[src/design/utf8_text_layout_wrap_defines.svh]
// Assertion helpers for the layout design's queue
`ifndef UTF8_TEXT_LAYOUT_WRAP_DEFINES_SVH
`define UTF8_TEXT_LAYOUT_WRAP_DEFINES_SVH

// Condition that must hold at every clock edge outside reset
`define UTWR_ASSERT_ALWAYS(label, cond, msg) \
   label: assert property (@(posedge clock) disable iff (reset) (cond)) else $error(msg);

// Consequence that must hold in the cycle after the trigger
`define UTWR_ASSERT_NEXT(label, trig, cons, msg) \
   label: assert property (@(posedge clock) disable iff (reset) (trig) |=> (cons)) \
      else $error(msg);

`endif

[src/design/utwr_pkg.sv]
package utwr_pkg;

   localparam int unsigned TABLE_DEPTH   = 94;
   localparam int unsigned TABLE_AW      = 7;
   localparam int unsigned QUEUE_DEPTH_D = 4;
   localparam logic [7:0]  FIRST_PRINT   = 8'd33;
   localparam logic [7:0]  LAST_PRINT    = 8'd126;
   localparam logic [31:0] CP_SPACE      = 32'd32;
   localparam logic [31:0] CP_TAB        = 32'd9;
   localparam logic [31:0] CP_LF         = 32'd10;
   localparam logic [31:0] CP_CR         = 32'd13;
   localparam logic [1:0]  CONT_TAG      = 2'b10;
   localparam logic        REQ_TABLE     = 1'b0;
   localparam logic [1:0]  STEP_FIRST    = 2'd0;
   localparam logic [1:0]  STEP_SECOND   = 2'd1;
   localparam logic [1:0]  STEP_FINAL    = 2'd2;

   typedef enum logic [2:0] {
      CSR_ORIGIN_X    = 3'd0,
      CSR_ORIGIN_Y    = 3'd1,
      CSR_WRAP_WIDTH  = 3'd2,
      CSR_WRAP_HEIGHT = 3'd3,
      CSR_CELL_WIDTH  = 3'd4,
      CSR_LINE_HEIGHT = 3'd5
   } csr_index_type;

   typedef struct packed {
      logic       req_type;
      logic [7:0] text_byte;
      logic       last_byte;
      logic [6:0] table_index;
      logic [7:0] table_width;
   } req_word_type;

   typedef struct packed {
      logic signed [15:0] glyph_x;
      logic signed [15:0] glyph_y;
      logic [31:0]        code_point;
      logic [7:0]         advance;
      logic               drawable;
      logic               finished;
      logic [31:0]        end_offset;
      logic               last_of_run;
   } rsp_word_type;

   typedef struct packed {
      logic signed [15:0] origin_x;
      logic signed [15:0] origin_y;
      logic [15:0]        wrap_width;
      logic [15:0]        wrap_height;
      logic [7:0]         cell_width;
      logic [7:0]         line_height;
   } cfg_type;

   // One decoded text byte: up to two finished characters and a text end
   typedef struct packed {
      logic        c1_vld;
      logic [31:0] cp1;
      logic [31:0] end1;
      logic [7:0]  w1;
      logic        t1;
      logic        c2_vld;
      logic [31:0] cp2;
      logic [31:0] end2;
      logic [7:0]  w2;
      logic        t2;
      logic        last;
   } event_type;

   // Code of a character from its lead byte, continuation bits and count
   function automatic logic [31:0] cp_of(logic [7:0] lead, logic [31:0] acc, logic [7:0] cnt);
      logic [7:0]  mask;
      logic [31:0] lp;
      mask = 8'h3F >> cnt[2:0];
      lp   = {24'd0, mask & lead};
      if (cnt == 8'd0) begin
         cp_of = {24'd0, lead};
      end else begin
         unique case (cnt)
            8'd1:    cp_of = acc | (lp << 6);
            8'd2:    cp_of = acc | (lp << 12);
            8'd3:    cp_of = acc | (lp << 18);
            8'd4:    cp_of = acc | (lp << 24);
            8'd5:    cp_of = acc | (lp << 30);
            default: cp_of = acc;
         endcase
      end
   endfunction

   function automatic logic in_table(logic [31:0] cp);
      in_table = (cp >= {24'd0, FIRST_PRINT}) && (cp <= {24'd0, LAST_PRINT});
   endfunction

endpackage

[src/design/utwr_front.sv]
module utwr_front (
   input  logic                  clock,
   input  logic                  reset,
   input  logic                  req_push,
   output logic                  req_full,
   input  utwr_pkg::req_word_type req_word,
   output logic                  ev_vld,
   output utwr_pkg::event_type   ev_word,
   input  logic                  q_full
);

   logic [7:0]  table_mem [utwr_pkg::TABLE_DEPTH];
   logic [7:0]  lead_ff, lead_in;
   logic [31:0] acc_ff, acc_in;
   logic [7:0]  cnt_ff, cnt_in;
   logic        pend_ff, pend_in;
   logic [31:0] seen_ff, seen_in;
   utwr_pkg::event_type ev_ff, ev_in;
   logic        vld_ff, vld_in;
   logic [7:0]  rd1_ff, rd2_ff;
   logic        accept, text, cont, push_out;
   logic [utwr_pkg::TABLE_AW-1:0] a1, a2;

   assign req_full = vld_ff && q_full;
   assign accept   = req_push && !req_full;
   assign text     = req_word.req_type != utwr_pkg::REQ_TABLE;
   assign push_out = vld_ff && !q_full;
   assign cont     = pend_ff && (req_word.text_byte[7:6] == utwr_pkg::CONT_TAG);

   // Decode one byte: extend the pending character or start a new one
   always_comb begin
      ev_in   = '0;
      lead_in = lead_ff;
      acc_in  = acc_ff;
      cnt_in  = cnt_ff;
      pend_in = 1'b1;
      if (cont) begin
         acc_in = {acc_ff[25:0], req_word.text_byte[5:0]};
         cnt_in = cnt_ff + 8'd1;
      end else begin
         ev_in.c1_vld = pend_ff;
         ev_in.cp1    = utwr_pkg::cp_of(lead_ff, acc_ff, cnt_ff);
         ev_in.end1   = seen_ff;
         lead_in      = req_word.text_byte;
         acc_in       = '0;
         cnt_in       = '0;
      end
      seen_in      = seen_ff + 32'd1;
      ev_in.t1     = utwr_pkg::in_table(ev_in.cp1);
      ev_in.last   = req_word.last_byte;
      ev_in.c2_vld = req_word.last_byte;
      ev_in.cp2    = utwr_pkg::cp_of(lead_in, acc_in, cnt_in);
      ev_in.end2   = seen_in;
      ev_in.t2     = utwr_pkg::in_table(ev_in.cp2);
      // restart after the final byte of a text
      if (req_word.last_byte) begin
         lead_in = '0;
         acc_in  = '0;
         cnt_in  = '0;
         pend_in = 1'b0;
         seen_in = '0;
      end
   end

   assign a1 = ev_in.cp1[utwr_pkg::TABLE_AW-1:0] - utwr_pkg::FIRST_PRINT[utwr_pkg::TABLE_AW-1:0];
   assign a2 = ev_in.cp2[utwr_pkg::TABLE_AW-1:0] - utwr_pkg::FIRST_PRINT[utwr_pkg::TABLE_AW-1:0];

   // Hold the stage word until the queue takes it
   always_comb begin
      vld_in = vld_ff;
      if (push_out) vld_in = 1'b0;
      if (accept && text && (ev_in.c1_vld || ev_in.last)) vld_in = 1'b1;
   end

   // Width table: one write port, two registered read ports
   always_ff @(posedge clock) begin
      if (accept && !text &&
          req_word.table_index < utwr_pkg::TABLE_AW'(utwr_pkg::TABLE_DEPTH)) begin
         table_mem[req_word.table_index] <= req_word.table_width;
      end
      if (accept && text) begin
         rd1_ff <= (a1 < utwr_pkg::TABLE_AW'(utwr_pkg::TABLE_DEPTH)) ? table_mem[a1] : 8'd0;
         rd2_ff <= (a2 < utwr_pkg::TABLE_AW'(utwr_pkg::TABLE_DEPTH)) ? table_mem[a2] : 8'd0;
         ev_ff  <= ev_in;
      end
   end

   always_ff @(posedge clock) begin
      if (reset) begin
         lead_ff <= '0;
         acc_ff  <= '0;
         cnt_ff  <= '0;
         pend_ff <= 1'b0;
         seen_ff <= '0;
         vld_ff  <= 1'b0;
      end else begin
         vld_ff <= vld_in;
         if (accept && text) begin
            lead_ff <= lead_in;
            acc_ff  <= acc_in;
            cnt_ff  <= cnt_in;
            pend_ff <= pend_in;
            seen_ff <= seen_in;
         end
      end
   end

   always_comb begin
      ev_word    = ev_ff;
      ev_word.w1 = rd1_ff;
      ev_word.w2 = rd2_ff;
   end
   assign ev_vld = push_out;

endmodule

- Problem requirements:
Which lines hold the word "unsigned"? Copy each of them from the records.

- Final answer:
   localparam int unsigned TABLE_DEPTH   = 94;
   localparam int unsigned TABLE_AW      = 7;
   localparam int unsigned QUEUE_DEPTH_D = 4;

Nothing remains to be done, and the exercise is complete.